Russian Nuclear Scientist Charged with Disclosing State Secrets in Article
A Russian nuclear scientist has been charged with disclosing state secrets and faces up to four years in prison over an article he published in a Czech journal, his lawyer said Wednesday.
Vladimir Golubev, a former employee of the country's top nuclear weapons research and development center, is accused by the security services of disclosing state secrets after publishing an article about explosives in a Czech journal, his lawyer told AFP.
The article was based on a report he gave at an international conference in the Czech Republic in 2013.
Last summer the FSB security service, the successor to the Soviet-era KGB agency, raided the scientist's apartment in the central Russian city of Nizhny Novgorod and opened a criminal case against him, his lawyer Yevgeny Gubin told AFP.
The scientist, who is under pledge not to leave the city and is not allowed to speak to media, denies having committed a crime. He insists the information he published in the Czech journal is available to the general public, said Gubin.
"He contacted me yesterday," Gubin said, adding that the scientist's interests had been previously represented by a state-appointed lawyer. "I am now studying the case."
Golubev worked at the Russian Federal Nuclear Center located some 500 kilometers (300 miles) southeast of Moscow between 1975 and 2013.
The center designed the Soviet Union's first nuclear bomb and is considered to be the Russian equivalent of the United States' Los Alamos facility.
The FSB declined immediate comment.
Golubev is the latest Russian scientist to be charged with disclosing state secrets or spying.

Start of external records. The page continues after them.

$ cat src/rtl/serial_add_ctrl.sv
// serial_add_ctrl: adds two WIDTH-bit operands two bits per clock through one 2-bit slice, LSB first.
// Optional SERIAL_ADD_SUB_EN adds a `sub` port selecting A + ~B + 1.
module serial_add_ctrl #(
    parameter  int WIDTH = 8,
    localparam int CNT_W = $clog2(WIDTH/2) + 1
) (
    input  logic             clk,
    input  logic             rst_n,
    input  logic             start,
`ifdef SERIAL_ADD_SUB_EN
    input  logic             sub,
`endif
    input  logic [WIDTH-1:0] A,
    input  logic [WIDTH-1:0] B,
    output logic             busy,
    output logic             done,
    output logic [WIDTH:0]   Sum_out
);
    typedef enum logic [1:0] {IDLE, RUN, DONE} state_t;

    state_t           state_q, state_d;
    logic [WIDTH-1:0] a_q, a_d, b_q, b_d, part_q, part_d;
    logic [WIDTH:0]   sum_q, sum_d;
    logic [CNT_W-1:0] cnt_q, cnt_d;
    logic             carry_q, carry_d, sub_q, sub_d, sub_in;
    logic [1:0]       a_sl, b_sl;
    logic [2:0]       slice;
    logic             last, accept;

`ifdef SERIAL_ADD_SUB_EN
    assign sub_in = sub;
`else
    assign sub_in = 1'b0;
`endif

    always_comb begin
        state_d = state_q;
        a_d     = a_q;
        b_d     = b_q;
        sub_d   = sub_q;
        carry_d = carry_q;
        cnt_d   = cnt_q;
        part_d  = part_q;
        sum_d   = sum_q;
        a_sl    = '0;
        b_sl    = '0;
        for (int i = 0; i < WIDTH/2; i++)
            if (cnt_q == CNT_W'(i)) begin
                a_sl = a_q[2*i +: 2];
                b_sl = b_q[2*i +: 2];
            end
        // subtraction inverts B slice-by-slice; the +1 comes from the preset carry
        slice  = {1'b0, a_sl} + {1'b0, b_sl ^ {2{sub_q}}} + {2'b00, carry_q};
        last   = cnt_q == CNT_W'(WIDTH/2 - 1);
        accept = start && state_q != RUN;
        if (accept) begin
            state_d = RUN;
            a_d     = A;
            b_d     = B;
            sub_d   = sub_in;
            carry_d = sub_in;
            cnt_d   = '0;
            part_d  = '0;
        end else if (state_q == RUN) begin
            for (int i = 0; i < WIDTH/2; i++)
                if (cnt_q == CNT_W'(i)) part_d[2*i +: 2] = slice[1:0];
            carry_d = slice[2];
            cnt_d   = cnt_q + 1'b1;
            if (last) begin
                state_d = DONE;
                sum_d   = {slice[2], part_d};
            end
        end else if (state_q == DONE) begin
            state_d = IDLE;
        end
    end

    always_ff @(posedge clk or negedge rst_n) begin
        if (!rst_n) begin
            state_q <= IDLE;
            a_q     <= '0;
            b_q     <= '0;
            sub_q   <= 1'b0;
            carry_q <= 1'b0;
            cnt_q   <= '0;
            part_q  <= '0;
            sum_q   <= '0;
        end else begin
            state_q <= state_d;
            a_q     <= a_d;
            b_q     <= b_d;
            sub_q   <= sub_d;
            carry_q <= carry_d;
            cnt_q   <= cnt_d;
            part_q  <= part_d;
            sum_q   <= sum_d;
        end
    end

    assign busy    = state_q == RUN;
    assign done    = state_q == DONE;
    assign Sum_out = sum_q;
endmodule
## config.mk

```make
export PLATFORM = sky130hd
export DESIGN_NAME = reg_file_read_port_flat
export DESIGN_NICKNAME = d
export VERILOG_FILES = /design/src/rtl/reg_file_read_port_if.sv /design/src/rtl/reg_file_read_port.sv /design/src/flat_wrapper.sv
export SDC_FILE = /design/constraint.sdc
export NUM_CORES = 1
export LEC_CHECK = 0
export ABC_CLOCK_PERIOD_IN_PS = 3400
export CORE_AREA = 4 4 85 87
export DETAILED_ROUTE_END_ITERATION = 10
export DIE_AREA = 0 0 89 91
export PLACE_DENSITY = 0.79
export REMOVE_ABC_BUFFERS = 1
export SLEW_MARGIN = 40
export SYNTH_ARGS = -nofsm -noshare
export SYNTH_HDL_FRONTEND = slang
export SYNTH_SLANG_ARGS = --single-unit
```

## constraint.sdc

```tcl
create_clock -name inClk -period 3.4 [get_ports inClk]
set_input_delay 0.85 -clock inClk [delete_from_list [all_inputs] [get_ports inClk]]
set_output_delay 0.85 -clock inClk [all_outputs]
set_load 0.05 [all_outputs]
```

## src/rtl/reg_file_read_port_if.sv

```systemverilog
// Bus bundle for the register bank: one write port plus a handshaked read port.
// The producer side (operand fetch / CPU) uses the master modport; the bank
// uses the slave modport.
interface reg_file_read_port_if #(
  parameter int DATA_W = 8,
  parameter int ADDR_W = 3
);
  logic              inWrEn;
  logic [ADDR_W-1:0] inWrAddr;
  logic [DATA_W-1:0] inWrData;
  logic              inRdReq;
  logic [ADDR_W-1:0] inRdAddr;
  logic              outRdGnt;
  logic              outRdValid;
  logic [DATA_W-1:0] outRdData;
  logic              inRdTake;

  modport master (
    output inWrEn, inWrAddr, inWrData,
    output inRdReq, inRdAddr, inRdTake,
    input  outRdGnt, outRdValid, outRdData
  );

  modport slave (
    input  inWrEn, inWrAddr, inWrData,
    input  inRdReq, inRdAddr, inRdTake,
    output outRdGnt, outRdValid, outRdData
  );
endinterface

```

## src/rtl/reg_file_read_port.sv

```systemverilog
// Register bank with a single write port and a one-deep handshaked read port.
// A read accepted on an edge presents its word from that edge on, and the word
// is held as a snapshot until the consumer takes it.
//
// state | meaning
// ------+-------------------------------------------------------------
// IDLE  | no untaken word on outRdData; grant is always high
// VALID | outRdData holds an untaken word; grant only when it is taken
module reg_file_read_port #(
  parameter int DATA_W   = 8,
  parameter int ADDR_W   = 3,
  parameter int ZERO_REG = 1
) (
  input logic                 inClk,
  input logic                 inClrN,
  reg_file_read_port_if.slave bus
);

  localparam int  Depth   = 2 ** ADDR_W;
  localparam bit  ZeroReg = (ZERO_REG != 0);

  typedef enum logic {
    IDLE  = 1'b0,
    VALID = 1'b1
  } stateT;

  stateT             state;
  stateT             stateNxt;
  logic [DATA_W-1:0] mem [Depth];
  logic [DATA_W-1:0] rdData;
  logic [DATA_W-1:0] rdWord;
  logic              rdGnt;
  logic              rdAccept;
  logic              loadData;
  logic              rdIsZeroReg;
  logic              wrIsZeroReg;
  logic              wrHitsRd;

  assign rdIsZeroReg = ZeroReg && (bus.inRdAddr == '0);
  assign wrIsZeroReg = ZeroReg && (bus.inWrAddr == '0);
  assign wrHitsRd    = bus.inWrEn && (bus.inWrAddr == bus.inRdAddr);

  // Word the read port captures on acceptance: hard zero, bypassed write data, or storage.
  always_comb begin
    rdWord = mem[bus.inRdAddr];
    if (rdIsZeroReg) begin
      rdWord = '0;
    end else if (wrHitsRd) begin
      rdWord = bus.inWrData;
    end
  end

  // Next-state and handshake decode; grant depends on the current take, not on the request.
  always_comb begin
    stateNxt = state;
    rdGnt    = 1'b1;
    rdAccept = 1'b0;
    loadData = 1'b0;
    case (state)
      IDLE: begin
        rdGnt    = 1'b1;
        rdAccept = bus.inRdReq;
        if (rdAccept) begin
          loadData = 1'b1;
          stateNxt = VALID;
        end
      end
      VALID: begin
        rdGnt    = bus.inRdTake;
        rdAccept = bus.inRdReq && bus.inRdTake;
        if (rdAccept) begin
          loadData = 1'b1;
          stateNxt = VALID;
        end else if (bus.inRdTake) begin
          stateNxt = IDLE;
        end
      end
      default: begin
        stateNxt = IDLE;
      end
    endcase
  end

  // State register; reset clears any pending word immediately.
  always_ff @(posedge inClk or negedge inClrN) begin
    if (!inClrN) begin
      state <= IDLE;
    end else begin
      state <= stateNxt;
    end
  end

  // Read data register; only an accepted read changes it, so a take alone leaves the last word visible.
  always_ff @(posedge inClk or negedge inClrN) begin
    if (!inClrN) begin
      rdData <= '0;
    end else if (loadData) begin
      rdData <= rdWord;
    end
  end

  // Storage array; writes never stall and word 0 stays zero when it is hardwired.
  always_ff @(posedge inClk or negedge inClrN) begin
    if (!inClrN) begin
      for (int i = 0; i < Depth; i++) begin
        mem[i] <= '0;
      end
    end else if (bus.inWrEn && !wrIsZeroReg) begin
      mem[bus.inWrAddr] <= bus.inWrData;
    end
  end

  assign bus.outRdGnt   = rdGnt;
  assign bus.outRdValid = (state == VALID);
  assign bus.outRdData  = rdData;

endmodule
```

## src/flat_wrapper.sv

```systemverilog
// flat-port wrapper written by rule: the top's interface ports become plain ports
module reg_file_read_port_flat 
#(
  parameter int DATA_W   = 8,
  parameter int ADDR_W   = 3,
  parameter int ZERO_REG = 1
)
  (inClk, inClrN, bus_inWrEn, bus_inWrAddr, bus_inWrData, bus_inRdReq, bus_inRdAddr, bus_inRdTake, bus_outRdGnt, bus_outRdValid, bus_outRdData);
  reg_file_read_port_if #(.DATA_W(DATA_W), .ADDR_W(ADDR_W)) bus_i ();
  input logic inClk;
  input logic inClrN;
  input wire logic [$bits(bus_i.inWrEn)-1:0] bus_inWrEn;
  input wire logic [$bits(bus_i.inWrAddr)-1:0] bus_inWrAddr;
  input wire logic [$bits(bus_i.inWrData)-1:0] bus_inWrData;
  input wire logic [$bits(bus_i.inRdReq)-1:0] bus_inRdReq;
  input wire logic [$bits(bus_i.inRdAddr)-1:0] bus_inRdAddr;
  input wire logic [$bits(bus_i.inRdTake)-1:0] bus_inRdTake;
  output wire logic [$bits(bus_i.outRdGnt)-1:0] bus_outRdGnt;
  output wire logic [$bits(bus_i.outRdValid)-1:0] bus_outRdValid;
  output wire logic [$bits(bus_i.outRdData)-1:0] bus_outRdData;
  assign bus_i.inWrEn = bus_inWrEn;
  assign bus_i.inWrAddr = bus_inWrAddr;
  assign bus_i.inWrData = bus_inWrData;
  assign bus_i.inRdReq = bus_inRdReq;
  assign bus_i.inRdAddr = bus_inRdAddr;
  assign bus_i.inRdTake = bus_inRdTake;
  assign bus_outRdGnt = bus_i.outRdGnt;
  assign bus_outRdValid = bus_i.outRdValid;
  assign bus_outRdData = bus_i.outRdData;
  reg_file_read_port #(.DATA_W(DATA_W), .ADDR_W(ADDR_W), .ZERO_REG(ZERO_REG)) u_core (.inClk(inClk), .inClrN(inClrN), .bus(bus_i));
endmodule
```

### Word-level counts from Yosys, hierarchy flattened

Cells that the tools add are included.

| storage, ports and cells | value |
|---|---|
| bits in registers | 73 |
| input bits | 19 |
| output and inout bits | 10 |
| logic and storage cells | 39 |

| cells by class | value |
|---|---|
| magnitude comparators | 3 |
| equality and inequality tests | 1 |
| muxes and demuxes | 15 |
| bitwise operators | 3 |
| reductions and logical operators | 7 |

Operators by type and width:

| kind | number |
|---|---|
| bitwise mux 64 bit | 1 |
| 2-to-1 mux 8 bit | 5 |
| binary-select mux 8 bit (select 3 bit) | 1 |
| demux 8 bit (select 3 bit) | 1 |
| greater-or-equal comparator 4 bit, second input constant | 2 |
| inverter 3 -> 4 bit | 2 |
| zero test 3 bit | 2 |
| case mux 1 bit (2 select lines) | 3 |
| logical AND 1 bit | 4 |
| less-than comparator 4 x 1 -> 1 bit, second input constant | 1 |
| 2-to-1 mux 1 bit | 4 |
| == test 3 bit | 1 |
| zero test 1 bit | 1 |
| inverter 1 bit | 1 |

### Logic depth before layout (Yosys ltp)

| depth | value |
|---|---|
| word-level depth | 6 |
| depth in mapped cells | 6 |

### Worst setup path after synthesis

OpenSTA, ideal clock, no wires.

| timing path | value |
|---|---|
| kind | input to register |
| start point | in bus_inRdTake |
| end point | reg u_core.rdData[0] (netlist: u_core.bus.outRdData[0]) |
| setup time | 0.067 ns |
| arrival | 2.164 ns |
| setup slack | 1.169 ns |
| stages on the path | 4 |
| buffers on the path | 0 |
| cell sequence | nand2b_1 > o311ai_4 > nor2_1 > a221o_1 |

| between the ends | value |
|---|---|
| longest elaborated chain between the ends | 3 |

RTL lines:

| element | line | source |
|---|---|---|
| start: declaration | flat_wrapper.sv:17 | `input wire logic [$bits(bus_i.inRdTake)-1:0] bus_inRdTake;` |
| logical AND 1 bit | reg_file_read_port.sv:70 | `rdAccept = bus.inRdReq && bus.inRdTake;` |
| 2-to-1 mux 1 bit | reg_file_read_port.sv:71 | `if (rdAccept) begin` |
| case mux 1 bit (2 select lines) | reg_file_read_port.sv:59 | `case (state)` |
| end signal: assignment | reg_file_read_port.sv:98 | `rdData <= rdWord;` |
| end: declaration | reg_file_read_port.sv:30 | `logic [DATA_W-1:0] rdData;` |

Every way passes these cells.
A chain may end at the register's enable or synchronous reset.

### Worst setup path in the final report

| timing path | value |
|---|---|
| start point | in bus_inRdTake |
| end point | out bus_outRdGnt |

| between the ends | value |
|---|---|
| longest elaborated chain between the ends | 1 |

RTL lines:

| element | line | source |
|---|---|---|
| case mux 1 bit (2 select lines) | reg_file_read_port.sv:59 |  |
| end: declaration | flat_wrapper.sv:18 | `output wire logic [$bits(bus_i.outRdGnt)-1:0] bus_outRdGnt;` |

Every way passes these cells.

==> results.tsv <==
stage	metric	value	unit
outcome	outcome	finished clean	
synth	ys_ff_latch	73	
clock_tree	post_cts.repair.setup_buffers	0	
min_path	holdPathStages	0	
synth	synth_top_family_by_area	multiplexers	
power_and_ir_drop	pwr-share-seq	47.3	%
synth	synthDistinctLibCells	22	
min_path	holdPathEnd	u_core.mem[59]	
die	io_pins	29	
synth	ys_seq_area_share	55.3	%
synth	ys_warn_count	0	
timing	rsz0062_at_grt	false	
synth	netlist_instances	207	
timing	post-route-min-period	2590	ps
job	max-cap-violations	0	
grt	track_usage	18.0	%
timing	finalHoldViolCount	0	
finish	fillCellCount	467	
worst_setup_path	reg2reg_setup_slack	1910	ps
clock_tree	clock_sinks	73	
worst_setup_path	worstSetupStartpointType	primary input	
placement	place_area	3670	um2
worst_setup_path	worstPathRequired	2550	ps
die	die-area	8100	um2
clock_tree	cts_resized	0	
route	num_vias	1893	
worst_setup_path	path_max_fanout	4	
timing	worst_slew_pin_slew	610	ps
worst_setup_path	worstSetupPathType	primary input to primary output	
timing	drv_slew	0	
placement	hpwl	4330	um
timing	max_freq	386	MHz
route	detail-route-antenna-nets	0	
die	core.rowCount	29	
die	die_y	91	um
grt	grt_pass1_wl	10700	um
synth	syn_area_per_cell	16.0	um2
worst_setup_path	reg2regPathDepth	4	
power_and_ir_drop	leakagePower	1.66	nW
min_path	min-delay-start	u_core.mem[59]	
timing	maxSlewHeadroom	59.1	%
worst_setup_path	crit_arrival	1740	ps
power_and_ir_drop	power_per_cell_area	613	nW/um2
clock_tree	cts_buffer_depth	2	
finish	layout.nets	257	
finish	fin_area	3880	um2
synth	synth_adder_area_share	0	%
route	wl	6620	um
clock_tree	cts_hold_buf	0	
timing	fin_tns_setup	0	ps
finish	drive_above_1_share	39.7	%
finish	antenna_cells	0	
route	drc	0	
timing	fin_skew	8.95	ps
clock_tree	worstSkewPairLatency	350	ps
die	start_util	52.0	%
route	dr.pass1.iters	4	
placement	port_buffers	28	
synth	syn_area	3300	um2
clock_tree	htree_levels	3	
grt	grt.overflow.total	0	
worst_setup_path	r2r_start	u_core.mem[32]	
clock_tree	cts_tree	done	
power_and_ir_drop	switchingPower	0.630	mW
synth	yosys.area_share.simple	4.28	%
clock_tree	clk_pin_slew	70	ps
synth	synth_top_area_share	55.3	%
finish	area_delta_synth_final	17.5	%
timing	fin_crit_sh	76.2	%
placement	place.gp.congestion	0.723	
power_and_ir_drop	power_frac_comb	21.8	%
synth	synth_mux_area_share	33.2	%
grt	grt_max_degree	49	
synth	synthXorXnorAreaFrac	0.795	%
route	vias_per_cell	5.93	
min_path	hold_path_class	flip-flop to flip-flop	
timing	finalSetupViolations	0	
route	drt-initial-drc-count	117	
grt	antenna_found_initial	0	
power_and_ir_drop	internal-power	1.75	mW
worst_setup_path	rr_endpoint	u_core.bus.outRdData[0]	
power_and_ir_drop	clkPwrFrac	30.9	%
synth	yosysTopAreaCell	dfrtp_1	
grt	grt_pass1_vias	2049	
worst_setup_path	endpoint_kind	primary output	
die	core	6350	um2
synth	synth_compound_area_share	3.22	%
synth	synth.area.top_cells	dfrtp_1 55%, mux2_2 19%, mux4_2 6.1%, mux4_1 5.6%, a221o_1 2.4%	
route	post_drt_wl_per_cell	20.8	um
die	die_x	89	um
power_and_ir_drop	p_sw_share	26.5	%
finish	postLayoutCoreUtil	61.1	%
clock_tree	numCtsBuffers	9	
clock_tree	root_buffer	clkbuf_8	
power_and_ir_drop	max-vdd-ir-drop	0.341	mV
===== config.mk =====
export PLATFORM = sky130hd
export DESIGN_NAME = pe_pool
export DESIGN_NICKNAME = d
export VERILOG_FILES = /design/src/rtl/pe_pool.sv
export SDC_FILE = /design/constraint.sdc
export NUM_CORES = 2
export LEC_CHECK = 0
export CORE_UTILIZATION = 45
export CTS_CLUSTER_SIZE = 40
export DETAILED_ROUTE_END_ITERATION = 12
export PLACE_DENSITY = 0.66
export SLEW_MARGIN = 20
export SYNTH_ARGS = -nofsm -noshare
export SYNTH_HDL_FRONTEND = slang
export SYNTH_SLANG_ARGS = --single-unit

===== constraint.sdc =====
create_clock -name i_clk -period 4.2 [get_ports i_clk]
set_input_delay 0.63 -clock i_clk [delete_from_list [all_inputs] [get_ports i_clk]]
set_output_delay 0.63 -clock i_clk [all_outputs]
set_load 0.005 [all_outputs]
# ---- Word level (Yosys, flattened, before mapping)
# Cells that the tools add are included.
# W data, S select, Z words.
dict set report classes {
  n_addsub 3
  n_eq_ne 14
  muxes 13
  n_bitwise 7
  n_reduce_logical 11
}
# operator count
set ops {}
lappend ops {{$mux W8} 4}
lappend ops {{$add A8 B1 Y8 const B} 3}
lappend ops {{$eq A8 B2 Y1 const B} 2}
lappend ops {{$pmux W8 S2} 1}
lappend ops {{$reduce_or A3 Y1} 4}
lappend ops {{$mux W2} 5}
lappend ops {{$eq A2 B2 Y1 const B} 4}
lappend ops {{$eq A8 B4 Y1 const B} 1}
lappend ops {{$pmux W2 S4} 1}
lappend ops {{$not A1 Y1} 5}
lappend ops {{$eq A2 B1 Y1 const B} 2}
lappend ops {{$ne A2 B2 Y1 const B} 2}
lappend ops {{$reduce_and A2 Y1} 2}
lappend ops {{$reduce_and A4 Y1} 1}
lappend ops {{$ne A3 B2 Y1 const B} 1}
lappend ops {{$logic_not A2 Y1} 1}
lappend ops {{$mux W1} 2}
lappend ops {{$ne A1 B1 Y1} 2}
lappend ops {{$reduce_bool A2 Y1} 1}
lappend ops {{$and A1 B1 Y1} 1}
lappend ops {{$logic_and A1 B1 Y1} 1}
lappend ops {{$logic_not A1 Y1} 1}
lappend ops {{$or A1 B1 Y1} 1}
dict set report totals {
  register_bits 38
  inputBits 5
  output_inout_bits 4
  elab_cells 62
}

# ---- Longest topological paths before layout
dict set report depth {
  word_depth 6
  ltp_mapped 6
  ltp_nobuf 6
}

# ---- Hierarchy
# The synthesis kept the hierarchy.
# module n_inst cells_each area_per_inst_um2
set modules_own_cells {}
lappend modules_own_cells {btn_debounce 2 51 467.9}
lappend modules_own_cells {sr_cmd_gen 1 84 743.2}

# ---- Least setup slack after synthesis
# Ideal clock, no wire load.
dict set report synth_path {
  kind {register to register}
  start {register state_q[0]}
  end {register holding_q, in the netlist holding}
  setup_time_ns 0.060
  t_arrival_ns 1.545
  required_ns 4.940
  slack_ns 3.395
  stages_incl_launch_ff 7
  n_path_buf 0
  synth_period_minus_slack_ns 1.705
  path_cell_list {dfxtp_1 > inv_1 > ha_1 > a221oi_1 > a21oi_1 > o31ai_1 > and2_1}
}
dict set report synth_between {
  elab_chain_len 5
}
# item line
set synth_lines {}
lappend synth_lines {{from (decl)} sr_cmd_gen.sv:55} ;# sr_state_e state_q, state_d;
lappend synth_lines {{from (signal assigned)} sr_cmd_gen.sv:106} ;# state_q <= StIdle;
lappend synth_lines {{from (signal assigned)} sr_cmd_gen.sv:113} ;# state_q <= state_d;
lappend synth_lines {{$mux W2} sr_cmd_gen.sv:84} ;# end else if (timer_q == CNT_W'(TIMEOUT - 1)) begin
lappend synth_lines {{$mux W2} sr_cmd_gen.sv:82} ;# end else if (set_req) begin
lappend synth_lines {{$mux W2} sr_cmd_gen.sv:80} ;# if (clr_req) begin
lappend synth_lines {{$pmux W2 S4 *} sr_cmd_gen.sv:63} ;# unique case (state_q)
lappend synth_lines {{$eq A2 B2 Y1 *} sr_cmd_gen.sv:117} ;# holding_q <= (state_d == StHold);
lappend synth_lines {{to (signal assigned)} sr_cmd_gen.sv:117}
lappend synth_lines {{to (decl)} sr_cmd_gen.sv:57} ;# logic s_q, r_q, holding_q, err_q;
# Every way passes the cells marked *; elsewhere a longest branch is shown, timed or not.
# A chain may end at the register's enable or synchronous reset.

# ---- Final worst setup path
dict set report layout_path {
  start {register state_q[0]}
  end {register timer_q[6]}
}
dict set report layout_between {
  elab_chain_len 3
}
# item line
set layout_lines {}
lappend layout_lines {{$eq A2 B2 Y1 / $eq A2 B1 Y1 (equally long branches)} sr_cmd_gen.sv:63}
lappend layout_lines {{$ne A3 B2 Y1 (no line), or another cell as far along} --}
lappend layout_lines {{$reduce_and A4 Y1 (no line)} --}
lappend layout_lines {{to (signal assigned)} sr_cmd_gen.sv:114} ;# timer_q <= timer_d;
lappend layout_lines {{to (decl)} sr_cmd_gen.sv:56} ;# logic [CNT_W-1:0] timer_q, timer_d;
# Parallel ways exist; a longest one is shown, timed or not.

His lawyer said his prosecution appeared to reflect a "general trend."
"Spies are everywhere," he said, referring to what he described as the security service's apparent logic.
The Public Committee for Protection of Scientists pledged to oversee Golubev's case on Wednesday.
"We already have some 20 people who have been jailed over nothing," a member of the committee, Yury Ryzhov, said on radio.
In 2004, Igor Sutyagin, a Russian arms control expert, was convicted of handing over classified information to a British company that Russia claimed was a CIA cover, and sentenced to 15 years in jail.
He pleaded not guilty, saying the information came from open sources and was not a state secret.
In 2010, Sutyagin was deported to Britain as part of a spy swap with the United States.
Last month, a mother of seven was accused of treason for calling the Ukrainian embassy with information on possible Russian troop movements. She faces up to 20 years in prison.